Mais ces partenariats ne sont pas des alliances contraignantes. « Il n’y a aucune obligation mutuelle dans ces textes. Ils expriment surtout des intérêts communs entre l’Union et ses partenaires », commente un diplomate européen. Il s’agit notamment de montrer à la Russie et à la Chine que l’Europe et ses alliés sont militairement actifs ; même s’ils ne sont qu’au stade du dialogue. Et dans un monde en constante évolution, ces échanges constituent une première étape vers des accords contraignants. « Il faut commencer par des partenariats construits sur une base volontaire pour former des alliances consolidées », explique Nicolás Pascual de la Parte, eurodéputé espagnol (PPE) et membre de la sous-commission sécurité et défense (SEDE) du Parlement européen. Pour ce dernier, un approfondissement des relations est tout à fait envisageable. Voire souhaitable.

«  La Chine adopte une position de plus en plus menaçante  »

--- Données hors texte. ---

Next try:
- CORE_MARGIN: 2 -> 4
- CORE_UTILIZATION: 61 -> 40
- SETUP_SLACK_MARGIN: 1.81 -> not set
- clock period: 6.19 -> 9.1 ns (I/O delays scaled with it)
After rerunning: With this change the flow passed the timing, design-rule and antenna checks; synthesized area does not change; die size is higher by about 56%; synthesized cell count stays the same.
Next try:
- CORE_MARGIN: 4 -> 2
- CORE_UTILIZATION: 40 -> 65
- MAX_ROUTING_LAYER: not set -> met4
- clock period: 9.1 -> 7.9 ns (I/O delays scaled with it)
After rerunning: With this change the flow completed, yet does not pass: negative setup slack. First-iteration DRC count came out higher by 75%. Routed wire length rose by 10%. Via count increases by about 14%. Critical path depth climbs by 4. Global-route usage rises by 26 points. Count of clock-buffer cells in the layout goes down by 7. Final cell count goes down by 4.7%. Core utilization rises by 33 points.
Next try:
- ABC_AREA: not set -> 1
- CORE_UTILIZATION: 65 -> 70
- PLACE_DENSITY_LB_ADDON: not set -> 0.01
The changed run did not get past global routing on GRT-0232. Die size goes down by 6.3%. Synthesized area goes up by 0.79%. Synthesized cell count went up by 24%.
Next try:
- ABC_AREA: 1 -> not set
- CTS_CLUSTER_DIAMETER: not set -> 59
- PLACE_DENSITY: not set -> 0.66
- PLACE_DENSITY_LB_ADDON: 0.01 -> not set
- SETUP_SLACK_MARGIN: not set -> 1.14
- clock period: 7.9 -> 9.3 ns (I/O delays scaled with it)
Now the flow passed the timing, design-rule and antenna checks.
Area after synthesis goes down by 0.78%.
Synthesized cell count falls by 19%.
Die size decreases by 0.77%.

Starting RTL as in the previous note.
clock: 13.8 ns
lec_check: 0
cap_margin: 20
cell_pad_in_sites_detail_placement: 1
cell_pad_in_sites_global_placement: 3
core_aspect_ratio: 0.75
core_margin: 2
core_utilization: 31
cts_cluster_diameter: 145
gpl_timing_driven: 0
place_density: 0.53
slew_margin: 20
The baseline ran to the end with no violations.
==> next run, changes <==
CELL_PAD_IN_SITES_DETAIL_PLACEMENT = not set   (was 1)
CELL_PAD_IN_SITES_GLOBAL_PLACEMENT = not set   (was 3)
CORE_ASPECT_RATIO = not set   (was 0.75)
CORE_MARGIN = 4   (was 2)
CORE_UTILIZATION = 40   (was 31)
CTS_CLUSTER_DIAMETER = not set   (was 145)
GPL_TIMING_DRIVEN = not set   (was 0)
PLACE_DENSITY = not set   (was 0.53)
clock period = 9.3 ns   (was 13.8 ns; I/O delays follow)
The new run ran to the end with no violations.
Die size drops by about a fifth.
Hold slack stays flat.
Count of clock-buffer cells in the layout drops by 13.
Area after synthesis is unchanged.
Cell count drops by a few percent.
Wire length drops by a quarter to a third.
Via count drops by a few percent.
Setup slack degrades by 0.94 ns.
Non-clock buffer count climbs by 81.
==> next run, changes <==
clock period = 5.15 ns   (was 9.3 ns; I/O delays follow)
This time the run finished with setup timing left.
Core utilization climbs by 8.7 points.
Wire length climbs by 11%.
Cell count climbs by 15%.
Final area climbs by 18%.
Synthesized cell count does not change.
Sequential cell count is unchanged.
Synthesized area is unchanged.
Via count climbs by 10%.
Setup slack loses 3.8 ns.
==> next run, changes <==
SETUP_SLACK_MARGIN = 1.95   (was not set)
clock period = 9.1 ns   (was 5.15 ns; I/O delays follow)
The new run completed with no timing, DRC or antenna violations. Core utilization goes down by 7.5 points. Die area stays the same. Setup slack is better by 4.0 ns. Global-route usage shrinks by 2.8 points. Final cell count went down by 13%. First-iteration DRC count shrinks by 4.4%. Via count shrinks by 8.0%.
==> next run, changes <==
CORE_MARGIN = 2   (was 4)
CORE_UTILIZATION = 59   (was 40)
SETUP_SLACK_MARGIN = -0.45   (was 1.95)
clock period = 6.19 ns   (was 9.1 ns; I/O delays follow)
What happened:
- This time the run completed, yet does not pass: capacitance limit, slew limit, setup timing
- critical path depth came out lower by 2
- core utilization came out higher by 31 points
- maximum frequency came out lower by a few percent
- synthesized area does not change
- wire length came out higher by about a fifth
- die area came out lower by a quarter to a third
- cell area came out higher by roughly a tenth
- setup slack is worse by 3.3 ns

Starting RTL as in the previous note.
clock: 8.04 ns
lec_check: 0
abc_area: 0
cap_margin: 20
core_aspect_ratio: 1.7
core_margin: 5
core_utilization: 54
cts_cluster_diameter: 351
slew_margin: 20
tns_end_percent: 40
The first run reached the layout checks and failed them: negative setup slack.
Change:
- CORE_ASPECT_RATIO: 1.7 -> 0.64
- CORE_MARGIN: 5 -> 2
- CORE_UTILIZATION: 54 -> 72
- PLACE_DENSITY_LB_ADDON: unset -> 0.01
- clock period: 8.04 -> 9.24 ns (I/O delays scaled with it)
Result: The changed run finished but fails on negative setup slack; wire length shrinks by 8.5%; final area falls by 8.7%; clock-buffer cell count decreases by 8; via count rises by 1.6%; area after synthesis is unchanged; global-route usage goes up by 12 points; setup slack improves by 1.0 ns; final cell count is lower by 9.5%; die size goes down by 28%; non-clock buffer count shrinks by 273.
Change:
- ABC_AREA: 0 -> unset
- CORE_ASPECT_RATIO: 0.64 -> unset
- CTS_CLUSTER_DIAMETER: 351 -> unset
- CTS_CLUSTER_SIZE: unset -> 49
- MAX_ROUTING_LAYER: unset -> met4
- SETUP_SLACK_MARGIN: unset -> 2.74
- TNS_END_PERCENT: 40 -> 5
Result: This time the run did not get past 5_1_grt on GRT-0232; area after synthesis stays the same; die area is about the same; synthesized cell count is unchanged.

- Christophe Gomart, eurodéputé (PPE)

Le vice-président de la sous-commission sécurité et défense Christophe Gomart (PPE). Photo : Athénaïs Cornette

Début novembre, le Service européen d’action extérieure (SEAE), l’organe diplomatique de l’Union européenne, a conclu pour la première fois deux pactes de sécurité dans l’Indo-Pacifique avec le Japon et la Corée du Sud. Une zone particulièrement stratégique d’après l’eurodéputé Christophe Gomart (PPE), vice-président de la SEDE. « La Chine adopte une position de plus en plus menaçante et cherche à devenir la première puissance mondiale en 2049. L’Union doit se positionner dans cette région pour une question de stabilité. » Le Japon et la Corée du Sud sont par ailleurs des partenaires puissants qui investissent massivement dans leur sécurité. Le premier prévoit de doubler son budget de défense pour le porter à 2 % de son PIB d’ici à 2027. Quant à la seconde, elle est le septième exportateur d’armes au monde. « Cette collaboration envoie un message à l’axe Russie, Corée du Nord et Chine », analyse le chercheur Federico Santopinto. Celui d’une Europe qui se positionne sur la scène internationale.

Industrialisation de l’armement : Europa First

Pour muscler sa défense, l’Union européenne ne mise pas seulement sur la création d’un réseau de pays alliés. Elle est aussi très active dans le développement de son industrie grâce à des programmes de financement, comme le Fonds européen de la défense (FED). Doté d’un budget de 7,9 milliards d’euros pour la période 2021-2027, celui-ci vise à soutenir les investissements dans des technologies et équipements produits par les pays de l’UE. Néanmoins, les industriels européens sont encore très dépendants des autres États pour certains composants essentiels dans la fabrication des armements. D’après le rapport Draghi sur le décrochage économique de l’Union européenne, 78 % des dépenses industrielles entre juin 2022 et juin 2023 ont été effectuées auprès de fournisseurs étrangers, principalement américains.
« La Commission travaille actuellement pour mobiliser ses fonds dans des industries 100 % européennes, explique l’eurodéputé Christophe Gomart. C’est comme cela qu’elle récupérera son indépendance. » Dans cette logique, le FED ne regroupe que les 27, à l’exception de la Norvège qui bénéficie d’une dérogation.

Mais individuellement, les États membres continuent de passer des accords avec des pays en dehors de l’Union dans ce domaine sensible. Pour Federico Santopinto, ces accords bilatéraux seraient même privilégiés par les pays en dehors de l’UE. « Ils ne souhaitent pas nécessairement participer aux programmes industriels de Bruxelles car ils seraient contraints d’accepter une réglementation très lourde. D’État à État, elle est souvent plus simple. » De nouveaux projets voient régulièrement le jour, comme le « Trinity House Agreement » entre l’Angleterre et l’Allemagne, qui prévoit d’élaborer conjointement des armes de frappe à longue portée. Ou encore le lancement d’un avion militaire prévu pour 2025, qui réunit des entreprises britanniques, italiennes et japonaises. On ne peut donc pas parler d’européanisation des industries. L’Europe de l’armement est encore à construire.